Cannae failed to break up the Roman confederation. Generalship unaided could accomplish no more. In Spain, where young Scipio was soon winning renown, the Roman arms were in the ascendant, and in Sicily. No effective aid was coming from Macedon, though war was declared between her and Rome. Hannibal’s activities began to be paralysed; by slow degrees he was forced into the south. Hannibal succeeded in crossing the Alps with fresh forces, but by a brilliant operation was annihilated on the Metaurus. The time had come when Scipio could disregard Hannibal and strike at Carthage herself. Even Hannibal’s return could not save her. The victory of Zama decided the issue. Carthage became virtually a tributary and subject state. Spain was a Roman province, and North Africa a sort of protectorate.
The threatening extension of Macedonian power now demanded the protecting intervention of Rome; an honest act of liberation for the Greeks, but entailing presently the war with Antiochus of Syria. Antiochus had left Phillip and Macedon in the lurch; now he sought to impose his own yoke in place of theirs. The practical outcome was his decisive overthrow at the battle of Magnesia, and the cession to Rome of Asia Minor. Pergamus, under the house of Actalus, was established as a protected kingdom, as Numidia under Masinissa had been. The Greek states, however, were becoming conscious that their freedom was hardly more than a name; Perseus of Macedon once more challenged Rome, not without Greek support. Macedon was finally crushed by Aemilius Paullus at Pydna. From that moment, Rome dropped the policy of maintaining free states beyond the seas, which had manifestly failed. Virtually, the known world was divided into subjects and dependencies of Rome, so vast was the change in the forty years between the battles of the Metaurus and Pydna.

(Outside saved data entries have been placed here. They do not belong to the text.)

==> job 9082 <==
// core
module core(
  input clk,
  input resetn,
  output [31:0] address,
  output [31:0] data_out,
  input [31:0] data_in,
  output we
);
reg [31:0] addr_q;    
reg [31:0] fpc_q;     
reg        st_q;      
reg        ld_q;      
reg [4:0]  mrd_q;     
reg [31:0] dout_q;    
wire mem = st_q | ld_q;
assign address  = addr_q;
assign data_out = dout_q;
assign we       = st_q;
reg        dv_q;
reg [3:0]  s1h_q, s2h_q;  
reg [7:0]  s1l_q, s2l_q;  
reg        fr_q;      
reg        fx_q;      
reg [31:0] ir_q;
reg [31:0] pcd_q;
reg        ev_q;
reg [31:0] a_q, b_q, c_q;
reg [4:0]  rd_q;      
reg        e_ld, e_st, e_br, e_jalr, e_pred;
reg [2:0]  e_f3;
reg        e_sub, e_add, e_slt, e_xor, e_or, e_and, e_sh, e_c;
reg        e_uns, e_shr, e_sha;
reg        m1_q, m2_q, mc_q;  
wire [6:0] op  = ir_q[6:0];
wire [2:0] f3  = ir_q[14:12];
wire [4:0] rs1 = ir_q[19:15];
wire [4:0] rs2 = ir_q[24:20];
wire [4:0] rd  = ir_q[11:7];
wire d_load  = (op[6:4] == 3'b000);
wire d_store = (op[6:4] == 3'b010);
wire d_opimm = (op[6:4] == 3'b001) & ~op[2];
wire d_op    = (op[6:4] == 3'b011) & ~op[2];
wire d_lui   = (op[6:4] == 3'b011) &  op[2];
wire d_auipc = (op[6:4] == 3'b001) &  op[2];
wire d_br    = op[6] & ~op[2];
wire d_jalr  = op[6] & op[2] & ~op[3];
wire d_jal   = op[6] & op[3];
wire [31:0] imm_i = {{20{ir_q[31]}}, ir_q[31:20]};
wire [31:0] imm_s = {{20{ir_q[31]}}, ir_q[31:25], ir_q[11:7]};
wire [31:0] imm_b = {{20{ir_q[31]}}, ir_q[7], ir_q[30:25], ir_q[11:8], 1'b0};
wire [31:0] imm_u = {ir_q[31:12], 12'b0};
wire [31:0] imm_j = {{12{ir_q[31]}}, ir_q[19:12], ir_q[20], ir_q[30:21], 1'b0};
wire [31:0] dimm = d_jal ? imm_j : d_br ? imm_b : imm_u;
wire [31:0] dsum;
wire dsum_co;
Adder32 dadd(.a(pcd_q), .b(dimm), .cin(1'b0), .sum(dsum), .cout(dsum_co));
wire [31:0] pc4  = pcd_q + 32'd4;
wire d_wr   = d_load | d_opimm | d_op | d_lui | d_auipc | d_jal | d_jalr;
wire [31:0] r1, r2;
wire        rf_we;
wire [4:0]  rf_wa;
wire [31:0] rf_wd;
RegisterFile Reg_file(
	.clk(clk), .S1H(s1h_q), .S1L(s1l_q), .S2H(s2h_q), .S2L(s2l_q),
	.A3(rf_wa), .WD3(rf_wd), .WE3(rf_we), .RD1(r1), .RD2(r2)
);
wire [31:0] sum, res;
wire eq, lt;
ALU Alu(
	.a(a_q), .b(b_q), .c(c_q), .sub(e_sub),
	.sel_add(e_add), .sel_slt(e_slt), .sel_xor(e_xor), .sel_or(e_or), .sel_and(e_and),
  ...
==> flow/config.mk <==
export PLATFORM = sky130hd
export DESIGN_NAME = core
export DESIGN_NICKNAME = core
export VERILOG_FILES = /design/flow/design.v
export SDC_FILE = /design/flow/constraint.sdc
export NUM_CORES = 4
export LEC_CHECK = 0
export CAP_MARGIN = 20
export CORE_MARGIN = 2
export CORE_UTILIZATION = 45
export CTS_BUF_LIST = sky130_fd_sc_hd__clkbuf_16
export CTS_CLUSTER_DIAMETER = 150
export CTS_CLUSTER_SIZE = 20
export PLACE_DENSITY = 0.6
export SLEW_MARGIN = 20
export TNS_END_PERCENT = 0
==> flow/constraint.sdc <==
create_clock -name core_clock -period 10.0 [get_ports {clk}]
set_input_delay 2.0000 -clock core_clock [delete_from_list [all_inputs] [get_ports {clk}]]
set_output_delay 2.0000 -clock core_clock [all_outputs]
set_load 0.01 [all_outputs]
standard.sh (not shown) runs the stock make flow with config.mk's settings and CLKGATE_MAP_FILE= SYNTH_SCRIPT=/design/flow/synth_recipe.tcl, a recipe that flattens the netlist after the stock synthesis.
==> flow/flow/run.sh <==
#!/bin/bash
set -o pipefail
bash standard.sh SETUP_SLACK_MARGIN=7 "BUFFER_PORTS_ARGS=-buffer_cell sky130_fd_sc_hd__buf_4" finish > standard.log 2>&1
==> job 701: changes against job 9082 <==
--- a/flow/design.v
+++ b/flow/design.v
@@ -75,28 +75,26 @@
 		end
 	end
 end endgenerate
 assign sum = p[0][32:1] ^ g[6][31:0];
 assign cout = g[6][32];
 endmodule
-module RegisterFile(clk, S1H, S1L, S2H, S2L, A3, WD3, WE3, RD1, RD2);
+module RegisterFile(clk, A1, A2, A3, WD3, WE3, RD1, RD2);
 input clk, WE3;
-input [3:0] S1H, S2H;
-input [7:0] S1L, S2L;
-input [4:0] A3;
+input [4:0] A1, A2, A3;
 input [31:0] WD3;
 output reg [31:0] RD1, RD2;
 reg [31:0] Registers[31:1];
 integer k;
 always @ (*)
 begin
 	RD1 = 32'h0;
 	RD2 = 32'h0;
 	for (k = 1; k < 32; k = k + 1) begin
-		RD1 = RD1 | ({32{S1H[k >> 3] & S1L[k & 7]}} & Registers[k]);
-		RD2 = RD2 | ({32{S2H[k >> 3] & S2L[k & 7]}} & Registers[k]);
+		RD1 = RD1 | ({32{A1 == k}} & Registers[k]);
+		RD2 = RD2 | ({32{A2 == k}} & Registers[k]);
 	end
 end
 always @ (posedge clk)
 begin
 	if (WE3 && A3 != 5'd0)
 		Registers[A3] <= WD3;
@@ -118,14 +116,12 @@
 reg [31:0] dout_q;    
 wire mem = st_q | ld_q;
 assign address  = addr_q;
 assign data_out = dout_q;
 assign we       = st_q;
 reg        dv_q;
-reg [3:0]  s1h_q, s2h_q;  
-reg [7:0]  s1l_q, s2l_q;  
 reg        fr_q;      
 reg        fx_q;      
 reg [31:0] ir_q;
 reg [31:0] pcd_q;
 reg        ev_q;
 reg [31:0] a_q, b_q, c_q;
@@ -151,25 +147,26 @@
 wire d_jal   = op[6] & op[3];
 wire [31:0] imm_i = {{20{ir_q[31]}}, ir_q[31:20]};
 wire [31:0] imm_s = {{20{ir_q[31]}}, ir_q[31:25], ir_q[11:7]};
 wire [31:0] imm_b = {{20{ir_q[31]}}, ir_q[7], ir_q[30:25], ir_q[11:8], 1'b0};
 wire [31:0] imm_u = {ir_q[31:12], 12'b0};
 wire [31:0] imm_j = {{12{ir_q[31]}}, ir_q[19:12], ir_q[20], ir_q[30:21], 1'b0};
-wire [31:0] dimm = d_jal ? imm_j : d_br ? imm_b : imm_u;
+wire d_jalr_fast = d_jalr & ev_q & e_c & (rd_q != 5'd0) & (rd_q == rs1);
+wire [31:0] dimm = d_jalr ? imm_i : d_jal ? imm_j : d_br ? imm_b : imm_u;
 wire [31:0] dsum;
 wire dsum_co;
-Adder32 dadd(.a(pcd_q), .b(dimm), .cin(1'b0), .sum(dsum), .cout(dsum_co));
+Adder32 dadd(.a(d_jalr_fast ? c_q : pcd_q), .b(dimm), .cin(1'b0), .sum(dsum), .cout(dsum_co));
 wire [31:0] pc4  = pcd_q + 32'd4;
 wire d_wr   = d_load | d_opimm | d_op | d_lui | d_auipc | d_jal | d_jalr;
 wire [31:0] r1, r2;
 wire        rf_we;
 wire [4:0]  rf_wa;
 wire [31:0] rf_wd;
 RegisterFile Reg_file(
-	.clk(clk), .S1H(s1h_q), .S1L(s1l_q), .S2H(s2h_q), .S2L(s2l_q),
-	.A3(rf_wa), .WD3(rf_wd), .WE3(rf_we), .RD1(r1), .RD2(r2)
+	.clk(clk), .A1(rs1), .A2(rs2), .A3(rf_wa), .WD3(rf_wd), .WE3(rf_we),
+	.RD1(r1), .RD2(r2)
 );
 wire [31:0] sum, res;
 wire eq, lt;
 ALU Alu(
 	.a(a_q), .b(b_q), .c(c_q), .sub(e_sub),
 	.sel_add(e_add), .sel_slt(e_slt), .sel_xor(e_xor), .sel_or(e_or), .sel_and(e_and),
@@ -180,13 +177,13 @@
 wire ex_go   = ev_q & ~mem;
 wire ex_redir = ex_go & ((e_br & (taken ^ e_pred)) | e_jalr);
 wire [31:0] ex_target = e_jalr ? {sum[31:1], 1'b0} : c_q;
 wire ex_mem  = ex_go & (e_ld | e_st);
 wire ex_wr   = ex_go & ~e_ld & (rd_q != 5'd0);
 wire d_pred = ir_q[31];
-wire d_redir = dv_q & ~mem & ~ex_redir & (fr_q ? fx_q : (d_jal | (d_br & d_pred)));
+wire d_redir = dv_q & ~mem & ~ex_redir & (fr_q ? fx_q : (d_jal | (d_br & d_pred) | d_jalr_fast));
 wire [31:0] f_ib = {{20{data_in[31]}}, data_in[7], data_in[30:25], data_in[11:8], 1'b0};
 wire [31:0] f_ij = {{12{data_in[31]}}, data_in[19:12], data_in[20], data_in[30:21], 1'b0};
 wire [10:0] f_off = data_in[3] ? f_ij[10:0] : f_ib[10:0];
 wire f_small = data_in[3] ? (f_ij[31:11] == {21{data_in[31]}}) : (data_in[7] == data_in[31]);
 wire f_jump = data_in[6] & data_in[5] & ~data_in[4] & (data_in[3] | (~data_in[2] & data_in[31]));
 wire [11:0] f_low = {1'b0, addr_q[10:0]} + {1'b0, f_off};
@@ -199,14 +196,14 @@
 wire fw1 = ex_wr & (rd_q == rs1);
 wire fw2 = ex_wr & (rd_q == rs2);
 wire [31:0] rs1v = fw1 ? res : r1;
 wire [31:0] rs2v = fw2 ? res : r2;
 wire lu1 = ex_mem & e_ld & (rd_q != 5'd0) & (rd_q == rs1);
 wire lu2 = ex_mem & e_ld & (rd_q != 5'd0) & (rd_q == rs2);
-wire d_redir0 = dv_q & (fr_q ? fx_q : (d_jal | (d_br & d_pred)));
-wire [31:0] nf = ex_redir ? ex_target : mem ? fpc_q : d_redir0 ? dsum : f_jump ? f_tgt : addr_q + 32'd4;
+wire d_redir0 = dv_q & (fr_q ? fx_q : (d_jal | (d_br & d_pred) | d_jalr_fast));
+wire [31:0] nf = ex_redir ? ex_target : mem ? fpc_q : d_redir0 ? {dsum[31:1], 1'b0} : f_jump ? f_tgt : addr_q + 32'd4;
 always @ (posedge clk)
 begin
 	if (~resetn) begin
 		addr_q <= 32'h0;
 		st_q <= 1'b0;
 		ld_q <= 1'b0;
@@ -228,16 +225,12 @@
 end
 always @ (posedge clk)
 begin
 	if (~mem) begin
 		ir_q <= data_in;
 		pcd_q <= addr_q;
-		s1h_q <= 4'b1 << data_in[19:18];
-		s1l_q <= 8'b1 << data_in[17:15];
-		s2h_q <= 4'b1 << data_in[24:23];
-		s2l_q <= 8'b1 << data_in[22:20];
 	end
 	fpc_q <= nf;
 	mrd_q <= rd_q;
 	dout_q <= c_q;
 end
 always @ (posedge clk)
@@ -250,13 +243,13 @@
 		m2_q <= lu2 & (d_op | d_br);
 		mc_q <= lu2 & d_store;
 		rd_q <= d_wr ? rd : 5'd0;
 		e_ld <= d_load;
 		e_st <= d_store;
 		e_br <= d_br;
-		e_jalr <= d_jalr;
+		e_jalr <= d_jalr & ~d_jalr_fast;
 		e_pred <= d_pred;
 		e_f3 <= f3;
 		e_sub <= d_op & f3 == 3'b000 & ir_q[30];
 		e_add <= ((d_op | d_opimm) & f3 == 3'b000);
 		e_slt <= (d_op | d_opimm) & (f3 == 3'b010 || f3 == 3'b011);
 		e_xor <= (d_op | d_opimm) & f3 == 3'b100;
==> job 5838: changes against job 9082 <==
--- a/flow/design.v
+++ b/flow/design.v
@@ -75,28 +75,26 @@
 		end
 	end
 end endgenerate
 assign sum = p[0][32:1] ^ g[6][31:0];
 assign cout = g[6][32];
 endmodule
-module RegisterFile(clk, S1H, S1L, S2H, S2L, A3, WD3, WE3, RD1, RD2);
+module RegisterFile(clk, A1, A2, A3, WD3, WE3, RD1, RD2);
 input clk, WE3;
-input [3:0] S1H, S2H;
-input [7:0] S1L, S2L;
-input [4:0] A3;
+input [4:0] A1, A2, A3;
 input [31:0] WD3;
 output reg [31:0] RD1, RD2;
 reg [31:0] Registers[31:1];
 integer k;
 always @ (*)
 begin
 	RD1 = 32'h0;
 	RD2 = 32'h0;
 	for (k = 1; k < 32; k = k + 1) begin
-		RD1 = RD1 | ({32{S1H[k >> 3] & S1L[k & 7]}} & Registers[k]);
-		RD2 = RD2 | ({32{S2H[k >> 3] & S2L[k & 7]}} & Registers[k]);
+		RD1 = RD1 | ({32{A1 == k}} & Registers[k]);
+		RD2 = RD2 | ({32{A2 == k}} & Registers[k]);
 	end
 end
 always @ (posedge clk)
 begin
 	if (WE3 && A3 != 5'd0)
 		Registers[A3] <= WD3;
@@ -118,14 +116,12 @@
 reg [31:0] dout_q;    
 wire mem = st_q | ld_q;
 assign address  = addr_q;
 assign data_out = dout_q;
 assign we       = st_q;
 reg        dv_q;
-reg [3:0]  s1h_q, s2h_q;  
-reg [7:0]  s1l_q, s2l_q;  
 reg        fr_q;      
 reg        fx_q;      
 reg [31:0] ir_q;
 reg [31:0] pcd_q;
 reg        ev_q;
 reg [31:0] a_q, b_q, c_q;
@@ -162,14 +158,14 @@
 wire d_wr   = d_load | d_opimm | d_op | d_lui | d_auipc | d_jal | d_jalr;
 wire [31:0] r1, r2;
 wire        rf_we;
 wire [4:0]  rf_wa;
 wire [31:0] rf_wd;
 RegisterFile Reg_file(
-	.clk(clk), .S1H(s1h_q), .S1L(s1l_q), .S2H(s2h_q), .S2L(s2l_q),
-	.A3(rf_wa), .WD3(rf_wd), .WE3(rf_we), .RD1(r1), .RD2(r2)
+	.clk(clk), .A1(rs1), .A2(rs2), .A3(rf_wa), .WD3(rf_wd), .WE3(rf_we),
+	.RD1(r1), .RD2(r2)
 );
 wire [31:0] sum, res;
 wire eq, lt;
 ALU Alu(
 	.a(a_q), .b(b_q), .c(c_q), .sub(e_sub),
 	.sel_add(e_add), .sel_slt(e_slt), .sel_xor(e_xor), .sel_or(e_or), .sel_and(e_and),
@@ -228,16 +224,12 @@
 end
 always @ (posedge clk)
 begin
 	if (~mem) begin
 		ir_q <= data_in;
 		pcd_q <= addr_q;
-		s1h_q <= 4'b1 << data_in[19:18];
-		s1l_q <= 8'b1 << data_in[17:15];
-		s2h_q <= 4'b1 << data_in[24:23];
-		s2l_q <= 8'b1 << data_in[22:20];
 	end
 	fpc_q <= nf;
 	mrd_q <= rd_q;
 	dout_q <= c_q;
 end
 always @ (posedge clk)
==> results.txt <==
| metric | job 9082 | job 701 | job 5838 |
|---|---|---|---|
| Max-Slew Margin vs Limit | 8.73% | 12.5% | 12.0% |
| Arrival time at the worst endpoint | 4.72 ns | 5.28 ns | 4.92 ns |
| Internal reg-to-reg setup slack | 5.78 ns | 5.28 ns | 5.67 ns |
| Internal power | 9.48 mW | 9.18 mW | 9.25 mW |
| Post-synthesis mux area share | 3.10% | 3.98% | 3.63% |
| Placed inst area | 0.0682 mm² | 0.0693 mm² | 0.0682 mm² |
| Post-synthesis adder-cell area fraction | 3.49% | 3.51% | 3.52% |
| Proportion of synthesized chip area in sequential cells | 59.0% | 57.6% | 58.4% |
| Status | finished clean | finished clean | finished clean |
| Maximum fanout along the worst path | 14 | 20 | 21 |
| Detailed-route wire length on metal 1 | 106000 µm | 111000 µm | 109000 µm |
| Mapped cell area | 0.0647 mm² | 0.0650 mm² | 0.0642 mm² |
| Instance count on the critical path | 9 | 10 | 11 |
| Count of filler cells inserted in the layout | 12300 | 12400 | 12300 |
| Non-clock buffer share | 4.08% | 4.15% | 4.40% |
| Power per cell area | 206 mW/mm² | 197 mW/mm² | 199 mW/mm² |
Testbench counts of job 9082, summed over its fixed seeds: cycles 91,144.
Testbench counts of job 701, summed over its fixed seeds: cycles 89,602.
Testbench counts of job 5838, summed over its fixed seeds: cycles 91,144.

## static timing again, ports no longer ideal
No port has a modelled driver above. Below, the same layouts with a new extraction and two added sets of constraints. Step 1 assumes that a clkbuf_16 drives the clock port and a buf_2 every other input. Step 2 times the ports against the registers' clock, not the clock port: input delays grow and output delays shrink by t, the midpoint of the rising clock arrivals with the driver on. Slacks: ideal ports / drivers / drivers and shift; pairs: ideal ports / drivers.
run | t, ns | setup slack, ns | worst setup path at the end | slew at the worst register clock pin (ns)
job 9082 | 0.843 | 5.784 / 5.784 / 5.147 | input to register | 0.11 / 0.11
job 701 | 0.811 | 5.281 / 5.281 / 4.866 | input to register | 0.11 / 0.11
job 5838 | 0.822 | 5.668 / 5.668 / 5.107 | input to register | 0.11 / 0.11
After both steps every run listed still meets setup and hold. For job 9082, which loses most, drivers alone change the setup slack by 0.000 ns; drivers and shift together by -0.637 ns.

Rapid extension of dominion by conquest had demoralising results; the ruling race was exposed to strong temptations in the provinces, and the city remained the seat of government, while the best of the burgesses were distributed elsewhere. Hence, the popular assembly became virtually the city mob, while the ruling families tended more and more to form a close and greedy and plutocratic oligarchy. The demoralisation was very inadequately checked by the austerity of the censorship as exercised by Cato.